# Will it Heal?



## Sally*Koi (Aug 21, 2012)

I have 4 male guppies in a 5-gallon tank. They're all rearranging their pecking order. Two of them have cuts in their tails. One cut was there when I bought the fish (I've only had him, like, for two days now) and the cut on one of my other guppies was created by his rival. The cut on my newest fish isn't that deep, but it's noticeable. The one on my little fighter is fairly deep, not threateningly close to his body, but I still don't want it there. Will the cuts heal? How do I make sure it doesn't progress into fin rot? I'm new at this, and have only had the three for about a month now. Can someone answer, please?


----------



## OhYesItsMe (Oct 1, 2011)

If its just one slit in the fins its okay, it will heal, if there are lots of tears that are wearing away at the fins and some closer and closer to the fishes body, thats finrot, so it doesnt sound like your fish have finrot


----------



## Cory1990 (Jun 14, 2012)

For cut up fins I just do a few extra water changes. From the way your exspaining it, it doesn't sound like fin rot. Just keep an eye on them and watch for nitrate and ammonia spikes in the water. You want to keep it close to perfect so infections do not start. I hope you have good luck with them! Guppies can be pretty hardy fish so I'm sure they will heal up just fine for you.


----------



## Sally*Koi (Aug 21, 2012)

Thanks for the answers!

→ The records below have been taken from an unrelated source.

$ cat src/rtl/gble_pkg.sv
`default_nettype none

package gble_pkg;

   // Text store size and the widths that follow from it.
   localparam int CAPACITY = 1024;
   localparam int ADDR_W   = $clog2(CAPACITY);
   localparam int CNT_W    = ADDR_W + 1;
   localparam int SUM_W    = CNT_W + 1;

   // Command queue between front and back.
   localparam int QUEUE_DEPTH = 2;
   localparam int QPTR_W      = $clog2(QUEUE_DEPTH);
   localparam int QCNT_W      = $clog2(QUEUE_DEPTH + 1);

   typedef logic [2:0]        mode_type;
   typedef logic [7:0]        char_type;
   typedef logic [9:0]        pos_type;
   typedef logic [10:0]       len_type;
   typedef logic [CNT_W-1:0]  cnt_type;
   typedef logic [ADDR_W-1:0] addr_type;

   localparam mode_type MODE_INSERT = 3'd0;
   localparam mode_type MODE_LEFT   = 3'd1;
   localparam mode_type MODE_RIGHT  = 3'd2;
   localparam mode_type MODE_BACK   = 3'd3;
   localparam mode_type MODE_READ   = 3'd4;

   typedef enum logic [1:0] {
      STATUS_OK       = 2'd0,
      STATUS_BOUNDARY = 2'd1,
      STATUS_FULL     = 2'd2,
      STATUS_RANGE    = 2'd3
   } status_type;

   typedef enum logic [2:0] {
      OP_INSERT,
      OP_LEFT,
      OP_RIGHT,
      OP_BACK,
      OP_READ,
      OP_NONE
   } op_type;

   typedef struct packed {
      op_type   op;
      char_type ch;
      pos_type  pos;
   } cmd_type;

   typedef enum logic {
      BACK_IDLE,
      BACK_DATA
   } back_state_type;

   function automatic op_type decode_mode(input mode_type mode);
      op_type op;
      case (mode)
         MODE_INSERT: op = OP_INSERT;
         MODE_LEFT:   op = OP_LEFT;
         MODE_RIGHT:  op = OP_RIGHT;
         MODE_BACK:   op = OP_BACK;
         MODE_READ:   op = OP_READ;
         default:     op = OP_NONE;
      endcase
      return op;
   endfunction

endpackage

`default_nettype wire

$ cat src/rtl/gble_req_if.sv
`default_nettype none

interface gble_req_if;
   import gble_pkg::*;

   logic     valid;
   logic     ready;
   mode_type mode;
   char_type char_in;
   pos_type  position;

   modport source (output valid, output mode, output char_in, output position, input ready);
   modport sink   (input valid, input mode, input char_in, input position, output ready);
endinterface

`default_nettype wire

$ cat src/rtl/gble_front.sv
`default_nettype none

module gble_front (
   input  wire logic              clock,
   input  wire logic              reset,
   gble_req_if.sink               req_ch,
   input  wire logic              q_full,
   output logic                   push,
   output gble_pkg::cmd_type      push_cmd
);
   import gble_pkg::*;

   logic    hold_valid_ff, hold_valid_in;
   cmd_type cmd_ff;
   logic    take;

   // The holding register drains into the queue whenever there is room.
   assign push         = hold_valid_ff && !q_full;
   assign req_ch.ready = !hold_valid_ff || push;
   assign take         = req_ch.valid && req_ch.ready;
   assign push_cmd     = cmd_ff;

   always_comb begin
      hold_valid_in = hold_valid_ff;
      if (take) begin
         hold_valid_in = 1'b1;
      end else if (push) begin
         hold_valid_in = 1'b0;
      end
   end

   always_ff @(posedge clock) begin
      if (reset) begin
         hold_valid_ff <= 1'b0;
      end else begin
         hold_valid_ff <= hold_valid_in;
      end
   end

   always_ff @(posedge clock) begin
      if (take) begin
         cmd_ff.op  <= decode_mode(req_ch.mode);
         cmd_ff.ch  <= req_ch.char_in;
         cmd_ff.pos <= req_ch.position;
      end
   end
endmodule

`default_nettype wire

$ cat src/flat_wrapper.sv
// flat-port wrapper written by rule: the top's interface ports become plain ports
module gble_front_flat import gble_pkg::*;
  (clock, reset, q_full, push, push_cmd, req_ch_valid, req_ch_mode, req_ch_char_in, req_ch_position, req_ch_ready);
  gble_req_if req_ch_i ();
  input  wire logic clock;
  input  wire logic reset;
  input  wire logic q_full;
  output logic push;
  output gble_pkg::cmd_type push_cmd;
  input wire logic [$bits(req_ch_i.valid)-1:0] req_ch_valid;
  input wire logic [$bits(req_ch_i.mode)-1:0] req_ch_mode;
  input wire logic [$bits(req_ch_i.char_in)-1:0] req_ch_char_in;
  input wire logic [$bits(req_ch_i.position)-1:0] req_ch_position;
  output wire logic [$bits(req_ch_i.ready)-1:0] req_ch_ready;
  assign req_ch_i.valid = req_ch_valid;
  assign req_ch_i.mode = req_ch_mode;
  assign req_ch_i.char_in = req_ch_char_in;
  assign req_ch_i.position = req_ch_position;
  assign req_ch_ready = req_ch_i.ready;
  gble_front u_core (.clock(clock), .reset(reset), .req_ch(req_ch_i), .q_full(q_full), .push(push), .push_cmd(push_cmd));
endmodule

Now I am confident that their fins will heal again.


----------



## AuntyHeart (Aug 17, 2009)

Even if they don't heal, I wouldn't get too worried about it. I have a very old guppy (I think he's almost four years old now), and when I first got him, he used to fight with all of my other fish, and his caudal fin tore almost completely up. It still looks torn up and kind of rough, but it is completely healed and he can swim just fine. I put him in isolation for a long time so he could calm down and so his wounds could heal, and now he is in my 30 gallon tank with ten females and is a perfect, elderly guppy! I hope this puts your mind at ease if their wounds don't ever completely mend themselves


----------